Reports suggest that negotiations on the Democrats’ reconciliation package have picked up, and many expect that we could see the details of a framework in the coming weeks. While much of the chatter has focussed on the prospects of scaled-down tax, climate and health care provisions, there are efforts under way to push for the inclusion of a new streamlined child care proposal from Senators Patty Murray and Tim Kaine.
In addition to the urgent need to address pressing issues, including early learning, much attention has been paid to the political implications of action – or inaction – on reconciliation ahead of the upcoming 2022 midterm elections.
However, one thing that hasn’t been getting the attention it should: the disastrous political impact of inaction on child care for incumbents up in 2024.
- Federal pandemic relief funding for child care providers, which is buttressing an already-struggling child care market, runs out on September 30th, 2024 – just 36 days before Election Day.
- Child care providers who have been able to offer pay raises or bonuses to recruit/retain teachers using this relief funding will have to start making some tough choices in the weeks leading up to this cliff, risking a mass exodus of highly-trained professionals leaving the field for better pay/benefits at places like Starbucks and Target. As of last month, the child care sector is still down over 100,000 jobs (10%) from Feb 2020 levels.
- 92% of America’s child care providers who received this federal relief funding say these grants are what has kept their businesses open.
- 75% of providers say that the end of stabilization grants will be devastating to their programs.
- Even with the relief provided by the child care stabilization program, two-thirds of child care providers are experiencing a staffing shortage that affects their ability to serve families; 52% of those with staffing shortages have been forced to serve fewer children while 37% have had a longer waiting list.
Meanwhile, our recent polling shows that voters in key 2022 Senate states understand the economic necessity of addressing the child care crisis, and want Congress to act:
- 66% of likely voters say they would be unhappy with their member of Congress if they vote to approve a package that excludes child care. That includes 82% of Democrats, 53% of Republicans, and 66% of swing voters.
- Among voters in these states, support for lowering the cost of child care rivals or exceeds prescription drug prices and climate change for inclusion in the package.

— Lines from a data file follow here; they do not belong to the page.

<file path="src/hdl/ptrlcd_pkg.sv">
`timescale 1ns / 1ps
// ----------------------------------------------------------------------------
// ptrlcd_pkg
// Shared types, constants and microcode program of the LCD row refresher.
// ----------------------------------------------------------------------------
package ptrlcd_pkg;

    localparam int FRAME_DEPTH = 1024;
    localparam int FRAME_AW    = 10;
    localparam int PC_W        = 4;

    // command codes of an input item
    typedef enum logic [1:0] {
        CMD_WRITE   = 2'd0,
        CMD_REFRESH = 2'd1,
        CMD_INIT    = 2'd2
    } cmd_t;

    // result byte source
    typedef enum logic [1:0] {
        SRC_CONST = 2'd0,
        SRC_VADDR = 2'd1,
        SRC_HADDR = 2'd2,
        SRC_ACC   = 2'd3
    } src_t;

    // branch condition: taken goes to target, else to the next step
    typedef enum logic [2:0] {
        C_NEXT     = 3'd0,
        C_ALWAYS   = 3'd1,
        C_IDX_MORE = 3'd2,
        C_BIT_MORE = 3'd3,
        C_ROW_MORE = 3'd4
    } cond_t;

    typedef enum logic [1:0] {
        LAST_NO  = 2'd0,
        LAST_YES = 2'd1,
        LAST_ROW = 2'd2
    } last_t;

    typedef struct packed {
        logic            dispatch;
        logic            clr;
        logic            rd;
        logic            emit;
        logic            instr;
        src_t            src;
        last_t           last_sel;
        cond_t           cond;
        logic [PC_W-1:0] target;
        logic [7:0]      cbyte;
    } ctl_t;

    // datapath status seen by the sequencer
    typedef struct packed {
        logic       in_valid;
        logic [1:0] command;
        logic       out_free;
        logic       idx_end;
        logic       bit_end;
        logic       row_end;
    } stat_t;

    typedef struct packed {
        logic       instr;
        logic [7:0] lcd_byte;
        logic       last;
        logic       band_end;
    } res_t;

    // program entry points
    localparam logic [PC_W-1:0] PC_CLEAR    = 4'd0;
    localparam logic [PC_W-1:0] PC_DISPATCH = 4'd1;
    localparam logic [PC_W-1:0] PC_REFRESH  = 4'd2;
    localparam logic [PC_W-1:0] PC_GATHER   = 4'd4;
    localparam logic [PC_W-1:0] PC_INIT     = 4'd8;

    localparam logic [7:0] SET_ADDR = 8'h80;

    localparam logic [6:0] BAND_BOUND [6] = '{7'd0, 7'd13, 7'd26, 7'd39, 7'd52, 7'd64};

    function automatic logic ends_band(input logic [5:0] row);
        logic [6:0] nxt;
        logic       hit;
        nxt = {1'b0, row} + 7'd1;
        hit = 1'b0;
        for (int b = 1; b < 6; b++)
        begin
            if (nxt == BAND_BOUND[b])
                hit = 1'b1;
        end
        return hit;
    endfunction

    // microcode ROM
    function automatic ctl_t rom_word(input logic [PC_W-1:0] pc);
        ctl_t w;
        w          = '0;
        w.src      = SRC_CONST;
        w.last_sel = LAST_NO;
        w.cond     = C_NEXT;
        case (pc)
            4'd0:
            begin
                w.clr    = 1'b1;
                w.cond   = C_IDX_MORE;
                w.target = PC_CLEAR;
            end
            4'd1:  w.dispatch = 1'b1;
            4'd2:
            begin
                w.emit  = 1'b1;
                w.instr = 1'b1;
                w.src   = SRC_VADDR;
            end
            4'd3:
            begin
                w.emit  = 1'b1;
                w.instr = 1'b1;
                w.src   = SRC_HADDR;
            end
            4'd4:
            begin
                w.rd     = 1'b1;
                w.cond   = C_BIT_MORE;
                w.target = PC_GATHER;
            end
            4'd5:  w.cond = C_NEXT;        // last read data lands
            4'd6:
            begin
                w.emit     = 1'b1;
                w.src      = SRC_ACC;
                w.last_sel = LAST_ROW;
                w.cond     = C_ROW_MORE;
                w.target   = PC_GATHER;
            end
            4'd8, 4'd9, 4'd10, 4'd11, 4'd12:
            begin
                w.emit  = 1'b1;
                w.instr = 1'b1;
                case (pc)
                    4'd8:    w.cbyte = 8'h30;
                    4'd9:    w.cbyte = 8'h36;
                    4'd10:   w.cbyte = 8'h0C;
                    4'd11:   w.cbyte = 8'h01;
                    default: w.cbyte = 8'h06;
                endcase
                if (pc == 4'd12)
                begin
                    w.last_sel = LAST_YES;
                    w.cond     = C_ALWAYS;
                    w.target   = PC_DISPATCH;
                end
            end
            default:
            begin
                w.cond   = C_ALWAYS;
                w.target = PC_DISPATCH;
            end
        endcase
        return w;
    endfunction

endpackage

</file>
<file path="src/hdl/ptrlcd_seq.sv">
`timescale 1ns / 1ps
// ----------------------------------------------------------------------------
// ptrlcd_seq
// Step counter and microcode ROM with conditional jumps.
// ----------------------------------------------------------------------------
module ptrlcd_seq
    import ptrlcd_pkg::*;
(
    input  logic  clk,
    input  logic  rst_n,
    input  stat_t stat,
    output ctl_t  ctl,
    output logic  fire
);

    logic [PC_W-1:0] pc_reg;
    logic [PC_W-1:0] pc_next;
    logic [PC_W-1:0] pc_inc;
    logic            taken;

    assign ctl    = rom_word(pc_reg);
    assign pc_inc = pc_reg + 1'b1;

    // a step executes unless it waits on a handshake
    always_comb
    begin
        if (ctl.emit)
            fire = stat.out_free;
        else if (ctl.dispatch)
            fire = stat.in_valid;
        else
            fire = 1'b1;
    end

    always_comb
    begin
        unique case (ctl.cond)
            C_NEXT:     taken = 1'b0;
            C_ALWAYS:   taken = 1'b1;
            C_IDX_MORE: taken = !stat.idx_end;
            C_BIT_MORE: taken = !stat.bit_end;
            C_ROW_MORE: taken = !stat.row_end;
            default:    taken = 1'b0;
        endcase
    end

    always_comb
    begin
        pc_next = pc_reg;
        if (fire)
        begin
            if (ctl.dispatch)
            begin
                unique case (stat.command)
                    CMD_REFRESH: pc_next = PC_REFRESH;
                    CMD_INIT:    pc_next = PC_INIT;
                    default:     pc_next = PC_DISPATCH;
                endcase
            end
            else if (taken)
                pc_next = ctl.target;
            else
                pc_next = pc_inc;
        end
    end

    always_ff @(posedge clk or negedge rst_n)
    begin
        if (!rst_n)
            pc_reg <= PC_CLEAR;
        else
            pc_reg <= pc_next;
    end

endmodule

</file>
**config.mk**
```make
export PLATFORM = sky130hd
export DESIGN_NAME = xor_checksum_frame_receiver_top
export DESIGN_NICKNAME = d
export VERILOG_FILES = /design/src/hdl/xcfr_pkg.sv /design/src/hdl/xor_checksum_frame_receiver_top.sv /design/src/hdl/xcfr_payload_mem.sv /design/src/hdl/xcfr_ctrl.sv
export SDC_FILE = /design/constraint.sdc
export NUM_CORES = 1
export LEC_CHECK = 0
export BUFFER_PORTS_ARGS = -buffer_cell sky130_fd_sc_hd__buf_2
export CORE_ASPECT_RATIO = 0.5
export CORE_UTILIZATION = 45
export CTS_BUF_LIST = sky130_fd_sc_hd__clkbuf_8
export CTS_CLUSTER_SIZE = 30
export DETAILED_ROUTE_END_ITERATION = 8
export GPL_ROUTABILITY_DRIVEN = 1
export GPL_TIMING_DRIVEN = 0
export PLACE_DENSITY = 0.66
export REMOVE_ABC_BUFFERS = 1
export SYNTH_ARGS = -nofsm -noshare
export SYNTH_HDL_FRONTEND = slang
export SYNTH_SLANG_ARGS = --single-unit
```
**constraint.sdc**
```tcl
create_clock -name clk -period 3 [get_ports clk]
set_input_delay 0.6 -clock clk [delete_from_list [all_inputs] [get_ports clk]]
set_output_delay 0.6 -clock clk [all_outputs]
set_load 0.05 [all_outputs]
```
**src/hdl/xcfr_pkg.sv**
```systemverilog
package xcfr_pkg;

  // Field widths fixed by the frame format
  localparam int BYTE_W    = 8;
  localparam int PLEN_W    = 5;
  localparam int STATUS_W  = 2;
  localparam int IDX_W     = 6;
  localparam int CFG_IDX_W = 2;

  // Default payload store depth
  localparam int PAYLOAD_MAX_DEF = 16;

  // Body bytes ahead of the payload: command and length
  localparam int BODY_OFS = 2;

  // Configuration register indexes
  localparam logic [CFG_IDX_W-1:0] REG_START_BYTE = 2'd0;
  localparam logic [CFG_IDX_W-1:0] REG_END_BYTE   = 2'd1;
  localparam logic [CFG_IDX_W-1:0] REG_PAYLOAD_LEN = 2'd2;

  // Configuration reset values
  localparam logic [BYTE_W-1:0] START_BYTE_RST  = 8'h02;
  localparam logic [BYTE_W-1:0] END_BYTE_RST    = 8'h03;
  localparam logic [PLEN_W-1:0] PAYLOAD_LEN_RST = 5'd8;

  // Result status codes
  typedef enum logic [STATUS_W-1:0] {
    ST_OK      = 2'd0,
    ST_BAD_END = 2'd1,
    ST_BAD_LEN = 2'd2,
    ST_BAD_SUM = 2'd3
  } status_t;

  // Receiver phases
  typedef enum logic [1:0] {
    PH_HUNT   = 2'd0,
    PH_BODY   = 2'd1,
    PH_END    = 2'd2,
    PH_REPLAY = 2'd3
  } phase_t;

endpackage

```
**src/hdl/xor_checksum_frame_receiver_top.sv**
```systemverilog
// Channel   Direction  Beat contents
// in_*      in         rx_byte
// out_*     out        status, command, data_byte, byte_index, last
// cfg_*     in         write: index, data (start byte, end byte, payload length)
//
// Every body byte is taken as soon as it is valid; bytes are never stalled while hunting or
// collecting the body. The end byte waits until the output register is empty.
// A good frame replays its payload from the store (read a byte, then load the output
// register; no new read until the last is loaded); input stalls during the replay.
// Reset (rst_n low at a clock edge) restores register defaults and hunting.
// A stalled result holds in the output register until taken.
module xor_checksum_frame_receiver_top
  import xcfr_pkg::*;
#(
  parameter int PAYLOAD_MAX = PAYLOAD_MAX_DEF
) (
  input  logic                 clk,
  input  logic                 rst_n,
  input  logic                 in_valid,
  output logic                 in_stall,
  input  logic [BYTE_W-1:0]    in_rx_byte,
  output logic                 out_valid,
  input  logic                 out_stall,
  output logic [STATUS_W-1:0]  out_status,
  output logic [BYTE_W-1:0]    out_command,
  output logic [BYTE_W-1:0]    out_data_byte,
  output logic [IDX_W-1:0]     out_byte_index,
  output logic                 out_last,
  input  logic                 cfg_we,
  input  logic [CFG_IDX_W-1:0] cfg_index,
  input  logic [BYTE_W-1:0]    cfg_wdata
);

  localparam int AW = (PAYLOAD_MAX > 1) ? $clog2(PAYLOAD_MAX) : 1;
  localparam int LW = $clog2(PAYLOAD_MAX + 1);

  logic [BYTE_W-1:0] start_r;
  logic [BYTE_W-1:0] end_r;
  logic [PLEN_W-1:0] plen_r;
  logic [LW-1:0]     eff_len;

  logic              wr_en;
  logic [AW-1:0]     wr_addr;
  logic [BYTE_W-1:0] wr_data;
  logic              rd_en;
  logic [AW-1:0]     rd_addr;
  logic [BYTE_W-1:0] rd_data;

  // Configuration registers
  always_ff @(posedge clk) begin
    if (!rst_n) begin
      start_r <= START_BYTE_RST;
      end_r   <= END_BYTE_RST;
      plen_r  <= PAYLOAD_LEN_RST;
    end else if (cfg_we) begin
      case (cfg_index)
        REG_START_BYTE:  start_r <= cfg_wdata;
        REG_END_BYTE:    end_r   <= cfg_wdata;
        REG_PAYLOAD_LEN: plen_r  <= cfg_wdata[PLEN_W-1:0];
        default:         ;
      endcase
    end
  end

  // Clamp payload length to 1..PAYLOAD_MAX
  always_comb begin
    if (plen_r == '0) begin
      eff_len = LW'(1);
    end else if (int'(plen_r) > PAYLOAD_MAX) begin
      eff_len = LW'(PAYLOAD_MAX);
    end else begin
      eff_len = LW'(plen_r);
    end
  end

  xcfr_ctrl #(
    .PAYLOAD_MAX (PAYLOAD_MAX),
    .AW          (AW),
    .LW          (LW)
  ) u_ctrl (
    .clk            (clk),
    .rst_n          (rst_n),
    .in_valid       (in_valid),
    .in_stall       (in_stall),
    .in_rx_byte     (in_rx_byte),
    .start_byte     (start_r),
    .end_byte       (end_r),
    .eff_len        (eff_len),
    .wr_en          (wr_en),
    .wr_addr        (wr_addr),
    .wr_data        (wr_data),
    .rd_en          (rd_en),
    .rd_addr        (rd_addr),
    .rd_data        (rd_data),
    .out_valid      (out_valid),
    .out_stall      (out_stall),
    .out_status     (out_status),
    .out_command    (out_command),
    .out_data_byte  (out_data_byte),
    .out_byte_index (out_byte_index),
    .out_last       (out_last)
  );

  xcfr_payload_mem #(
    .DEPTH (PAYLOAD_MAX),
    .AW    (AW)
  ) u_mem (
    .clk     (clk),
    .wr_en   (wr_en),
    .wr_addr (wr_addr),
    .wr_data (wr_data),
    .rd_en   (rd_en),
    .rd_addr (rd_addr),
    .rd_data (rd_data)
  );

endmodule

```
**src/hdl/xcfr_payload_mem.sv**
```systemverilog
module xcfr_payload_mem
  import xcfr_pkg::*;
#(
  parameter int DEPTH = PAYLOAD_MAX_DEF,
  parameter int AW    = (DEPTH > 1) ? $clog2(DEPTH) : 1
) (
  input  logic              clk,
  input  logic              wr_en,
  input  logic [AW-1:0]     wr_addr,
  input  logic [BYTE_W-1:0] wr_data,
  input  logic              rd_en,
  input  logic [AW-1:0]     rd_addr,
  output logic [BYTE_W-1:0] rd_data
);

  logic [BYTE_W-1:0] mem [DEPTH];
  logic [BYTE_W-1:0] rd_data_r;

  // Write one payload byte
  always_ff @(posedge clk) begin
    if (wr_en) begin
      mem[wr_addr] <= wr_data;
    end
  end

  // Registered read port
  always_ff @(posedge clk) begin
    if (rd_en) begin
      rd_data_r <= mem[rd_addr];
    end
  end

  assign rd_data = rd_data_r;

endmodule

```
**src/hdl/xcfr_ctrl.sv**
```systemverilog
module xcfr_ctrl
  import xcfr_pkg::*;
#(
  parameter int PAYLOAD_MAX = PAYLOAD_MAX_DEF,
  parameter int AW = (PAYLOAD_MAX > 1) ? $clog2(PAYLOAD_MAX) : 1,
  parameter int LW = $clog2(PAYLOAD_MAX + 1)
) (
  input  logic                clk,
  input  logic                rst_n,
  // received bytes
  input  logic                in_valid,
  output logic                in_stall,
  input  logic [BYTE_W-1:0]   in_rx_byte,
  // configuration
  input  logic [BYTE_W-1:0]   start_byte,
  input  logic [BYTE_W-1:0]   end_byte,
  input  logic [LW-1:0]       eff_len,
  // payload store
  output logic                wr_en,
  output logic [AW-1:0]       wr_addr,
  output logic [BYTE_W-1:0]   wr_data,
  output logic                rd_en,
  output logic [AW-1:0]       rd_addr,
  input  logic [BYTE_W-1:0]   rd_data,
  // results
  output logic                out_valid,
  input  logic                out_stall,
  output logic [STATUS_W-1:0] out_status,
  output logic [BYTE_W-1:0]   out_command,
  output logic [BYTE_W-1:0]   out_data_byte,
  output logic [IDX_W-1:0]    out_byte_index,
  output logic                out_last
);

  localparam int CW = $clog2(PAYLOAD_MAX + BODY_OFS + 1);

  phase_t              state_r, state_nxt;
  logic [CW-1:0]       cnt_r;
  logic [BYTE_W-1:0]   cmd_r;
  logic [BYTE_W-1:0]   len_r;
  logic [BYTE_W-1:0]   xor_r;
  logic [BYTE_W-1:0]   chk_r;
  logic [AW-1:0]       k_r;
  logic                pend_r;
  logic [AW-1:0]       pend_idx_r;
  logic                pend_last_r;

  logic                ov_r;
  status_t             o_status_r;
  logic [BYTE_W-1:0]   o_cmd_r;
  logic [BYTE_W-1:0]   o_data_r;
  logic [IDX_W-1:0]    o_idx_r;
  logic                o_last_r;

  logic                in_acc;
  logic                out_free;
  logic                issue;
  logic                ck_pos;
  logic [CW-1:0]       ck_lim;
  logic                k_last;
  status_t             judge;
  logic                err_load;

  assign in_acc   = in_valid && !in_stall;
  assign out_free = !ov_r || !out_stall;
  assign ck_lim   = CW'(eff_len) + CW'(BODY_OFS);
  assign ck_pos   = (cnt_r >= ck_lim);
  assign k_last   = ((LW'(k_r) + LW'(1)) == eff_len);

  // Judge the frame: end byte, then length field, then checksum
  always_comb begin
    if (in_rx_byte != end_byte) begin
      judge = ST_BAD_END;
    end else if (len_r != BYTE_W'(eff_len)) begin
      judge = ST_BAD_LEN;
    end else if (xor_r != chk_r) begin
      judge = ST_BAD_SUM;
    end else begin
      judge = ST_OK;
    end
  end

  // Next phase
  always_comb begin
    state_nxt = state_r;
    case (state_r)
      PH_HUNT: begin
        if (in_acc && (in_rx_byte == start_byte)) state_nxt = PH_BODY;
      end
      PH_BODY: begin
        if (in_acc && ck_pos) state_nxt = PH_END;
      end
      PH_END: begin
        if (in_acc) state_nxt = (judge == ST_OK) ? PH_REPLAY : PH_HUNT;
      end
      PH_REPLAY: begin
        if (issue && k_last) state_nxt = PH_HUNT;
      end
      default: state_nxt = PH_HUNT;
    endcase
  end

  // Phase outputs: input stall, store access
  always_comb begin
    in_stall = 1'b0;
    issue    = 1'b0;
    wr_en    = 1'b0;
    case (state_r)
      PH_HUNT: begin
        in_stall = 1'b0;
      end
      PH_BODY: begin
        wr_en = in_acc && !ck_pos && (cnt_r >= CW'(BODY_OFS));
      end
      PH_END: begin
        in_stall = ov_r || pend_r;
      end
      PH_REPLAY: begin
        in_stall = 1'b1;
        issue    = !pend_r && out_free;
      end
      default: in_stall = 1'b0;
    endcase
  end

  assign wr_addr  = AW'(cnt_r - CW'(BODY_OFS));
  assign wr_data  = in_rx_byte;
  assign rd_en    = issue;
  assign rd_addr  = k_r;
  assign err_load = in_acc && (state_r == PH_END) && (judge != ST_OK);

  // Control state
  always_ff @(posedge clk) begin
    if (!rst_n) begin
      state_r <= PH_HUNT;
      pend_r  <= 1'b0;
      ov_r    <= 1'b0;
    end else begin
      state_r <= state_nxt;
      pend_r  <= issue;
      if (err_load || pend_r) begin
        ov_r <= 1'b1;
      end else if (!out_stall) begin
        ov_r <= 1'b0;
      end
    end
  end

  // Frame body capture, running checksum and replay index
  always_ff @(posedge clk) begin
    if (!rst_n) begin
      cnt_r <= '0;
      cmd_r <= '0;
      len_r <= '0;
      xor_r <= '0;
      chk_r <= '0;
      k_r   <= '0;
    end else begin
      case (state_r)
        PH_HUNT: begin
          if (in_acc && (in_rx_byte == start_byte)) begin
            cnt_r <= '0;
            xor_r <= '0;
          end
        end
        PH_BODY: begin
          if (in_acc) begin
            if (ck_pos) begin
              chk_r <= in_rx_byte;
            end else begin
              if (cnt_r == CW'(0)) cmd_r <= in_rx_byte;
              if (cnt_r == CW'(1)) len_r <= in_rx_byte;
              xor_r <= xor_r ^ in_rx_byte;
              cnt_r <= cnt_r + CW'(1);
            end
          end
        end
        PH_END: begin
          k_r <= '0;
        end
        PH_REPLAY: begin
          if (issue) k_r <= k_r + AW'(1);
        end
        default: k_r <= '0;
      endcase
    end
  end

  // Track the read in flight
  always_ff @(posedge clk) begin
    if (issue) begin
      pend_idx_r  <= k_r;
      pend_last_r <= k_last;
    end
  end

  // Output register: error result or replayed payload byte
  always_ff @(posedge clk) begin
    if (err_load) begin
      o_status_r <= judge;
      o_cmd_r    <= cmd_r;
      o_data_r   <= '0;
      o_idx_r    <= '0;
      o_last_r   <= 1'b1;
    end else if (pend_r) begin
      o_status_r <= ST_OK;
      o_cmd_r    <= cmd_r;
      o_data_r   <= rd_data;
      o_idx_r    <= IDX_W'(pend_idx_r);
      o_last_r   <= pend_last_r;
    end
  end

  assign out_valid      = ov_r;
  assign out_status     = o_status_r;
  assign out_command    = o_cmd_r;
  assign out_data_byte  = o_data_r;
  assign out_byte_index = o_idx_r;
  assign out_last       = o_last_r;

endmodule
```
==> flow_metrics.tcl <==
set metrics [dict create \
    synthCells 670 \
    dp_cells 951 \
    yosys_warnings 0 \
    drive_gt1_frac 0.255 \
    stdcell_area_sq_um 11200 \
    fillers 1674 \
    place_area_sq_um 10100 \
    fin_cells 1027 \
    hpwl_um 12600 \
    start_util 0.465 \
    max_cap_viol_count 0 \
    ys_ff_latch 230 \
    grt_usage 0.191 \
    clock-sinks 230 \
    synthArstFlopShare 0 \
    final_util 0.537 \
    grt_overflow_total 0 \
    gp_congestion 0.783 \
    final_nets 768 \
    status "finished clean" \
    critPathCaptureType "register" \
    viasPerCell 5.48 \
    cp.required_ps 3160 \
    syn_area_per_cell_sq_um 14.4 \
    synth-edff-count 151 \
    hold_violations 0 \
    diodes 0 \
    crit_fanout 11 \
    worstHoldPathType "in2reg" \
    synthFlopType "edfxtp_1" \
    min_period_over_period 0.939 \
    cts.path.max_buffers 3 \
    dieWidth_um 209 \
    cts-hold-fix-buffers 0 \
    grt_max_degree 52 \
    fin_skew_ps 20.6 \
    grt_pass1_wl_um 31900 \
    cts_tree "done" \
    dr.first_iter.drc_count 474 \
    cts_root_buf "clkbuf_8" \
    multiInputGateArea_sq_um 3480 \
    seq_area_sq_um 6120 \
    critPathLaunchType "register" \
    wire_per_inst_um 20.0 \
    drtAntennaViolNets 0 \
    fp.coreArea_sq_um 20800 \
    rows 37 \
    remaining_drc_errors 0 \
    final_common_cell "edfxtp_1" \
    p_leak_nw 3.95 \
    irDropWorstVdd_uv 248 \
    vias 5630 \
    whs_ps 354 \
    synthesis.area_sq_um 9670 \
    ys_seq_area_frac 0.632 \
    powerDensity_nw_per_um2 543 \
    cts_inserted_buffers 34 \
    dr.pass1.iters 5 \
    antenna_found_initial 0 \
    rr_worst_depth 10 \
    min_period_ps 2820 \
    fmax_ghz 0.355 \
    place_ws_ps -626 \
    path_class "reg2reg" \
    setup_viol 0 \
    io_pins 50 \
    holdPathStages 3 \
    finalMaxSlewViolations 0 \
    grt_pass1_vias 5588 \
    cp_data_arrival_time_ps 2980 \
    path_clk_slew_ps 70 \
    area_growth_pct 15.4 \
    drt-total-wl_um 20600 \
    synth_cell_types 57 \
    portBuffers 47 \
    h-tree-depth 2 \
    layout_common_cells "edfxtp_1, dfxtp_1, nor2_1, mux2i_1, buf_2" \
    worst_slew_pin_slew_ps 1090 \
    worstSkewPairLatency_ps 500 \
    die_height_um 106 \
    fin_ws_ps 184 \
    maxSlewHeadroom 0.270 \
    die_area_sq_um 22100 \
]
==> where the power goes <==
group	total, mW	internal (mW)	leakage, nW	switching (mW)
Sequential	3.41	3.39	1.98	0.0190
Combinational	0.255	0.0685	1.63	0.187
Clock	2.40	1.25	0.350	1.15
Total	6.06	4.71	3.95	1.35
==> cell type report <==
cell class / instances / share of cell area
timing repair buffer: 68 / 0.0498
clock buffer: 35 / 0.0432
tap: 273 / 0.0306
clock inverter: 22 / 0.0126
sequential: 230 / 0.549
multi-input combinational: 390 / 0.312
inverter: 9 / 0.00314
==> worst max-delay path, cell delays in order (launching register included) <==
cell	delay (ps)
dfxtp_2	460
nor3_1	90
o21bai_2	230
inv_1	80
ha_1	290
nor2b_1	140
o21ai_2	150
a311oi_4	270
and2_2	270
nand2_2	180
nor2_4	310
==> cell families after synthesis <==
group | count (synthesis) | share of synthesized area
xor gates and xnor gates | 48 | 0.0449
other | 1 | 0.000388
AOI/OAI and AO/OA | 70 | 0.0524
muxes | 91 | 0.146
adders and majority gates | 12 | 0.0155
and+or+nand+nor | 167 | 0.0837
DFF | 230 | 0.632
buffers and inverters | 51 | 0.0247
==> cell usage after synthesis (2+ instances only) <==
cell | count | share of area
nand2_1 | 31 | 0.012
clkbuf_1 | 19 | 0.0074
nand4_4 | 2 | 0.0044
mux2i_1 | 51 | 0.053
nand4_1 | 3 | 0.0019
inv_1 | 7 | 0.0027
xnor2_1 | 15 | 0.014
buf_4 | 7 | 0.0054
nand2b_1 | 7 | 0.0045
buf_2 | 11 | 0.0057
and3_1 | 3 | 0.0019
xor2_1 | 32 | 0.029
dfxtp_1 | 79 | 0.16
nand3_1 | 5 | 0.0026
nor2b_1 | 3 | 0.0019
ha_1 | 12 | 0.016
a31oi_1 | 6 | 0.0039
clkinv_1 | 2 | 0.00078
a22oi_1 | 3 | 0.0023
a211o_1 | 3 | 0.0027
edfxtp_1 | 151 | 0.47
buf_1 | 4 | 0.0016
a21o_1 | 2 | 0.0016
nor3_1 | 7 | 0.0036
nand3b_1 | 2 | 0.0016
a311oi_1 | 2 | 0.0018
o211ai_1 | 11 | 0.0085
o31ai_1 | 2 | 0.0016
a21oi_1 | 16 | 0.0083
mux4_2 | 40 | 0.093
nor2_1 | 89 | 0.035
o21ai_0 | 14 | 0.0072
nor4bb_1 | 2 | 0.0021
nor4_1 | 4 | 0.0026
==> final timing paths <==
check	from	to	slack (ps)
setup / recovery	plen_r[3]	u_mem.mem[7][5]	180
hold / removal	cfg_wdata[5]	start_r[5]	350
setup reg to reg	plen_r[3]	u_mem.mem[7][5]	180
hold reg to reg	u_ctrl.cmd_r[4]	u_ctrl.out_command[4]	430
==> per-stage QoR <==
| stage | setup TNS (ps) | total power, mW |
|---|---|---|
| after floorplan | -149 | 3.62 |
| after global placement | -75520 | 3.72 |
| after detailed placement | -68210 | 3.73 |
| after CTS | 0 | 6.10 |
| after global routing | -0.891 | 6.28 |
| final | 0 | 6.06 |
==> registers in the layout, indices dropped and copies added, names as in the netlist, 2 cells and up <==
signal	count
u_mem.rd_data	8
u_ctrl.cnt_r	5
end_r	8
u_ctrl.rd_addr	4
plen_r	5
u_ctrl.cmd_r	8
u_ctrl.out_command	8
u_ctrl.len_r	8
u_ctrl.xor_r	8
u_ctrl.chk_r	8
u_ctrl.pend_idx_r	4
u_ctrl.out_status	2
u_mem.mem	128
u_ctrl.state_r	2
start_r	8
u_ctrl.out_byte_index	4
u_ctrl.out_data_byte	8
==> layer usage <==
metal,GRT usage,share of wire
met2,0.308,0.47
met5,0,0
met4,0.0499,0.014
met1,0.266,0.45
met3,0.0396,0.061
==> what timing repair did <==
action	in CTS	in global routing
setup endpoints to repair	131	149
buffers inserted	17	2
resized for setup	35	8
pin swaps	13	4
(Power assumes the default switching activity.)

- 77% say that child care and early learning programs are a good investment of taxpayers’ money. Even 65% of those who say federal spending is too high believe child care to be a good investment.
- 77% also agree that their community would benefit from child care being more available and affordable. That includes 85% of urban residents, 76% of suburban residents, and 75% of those in small town and rural areas.
- 73% agree that more available and affordable child care will help the economy recover from the pandemic by helping people get back to work.
There are a million reasons why Congress must act now to invest in America’s child care system. Politically speaking, the promise of thousands of working parents losing their child care a few weeks before an election seems like something 2024 incumbents would want to avoid.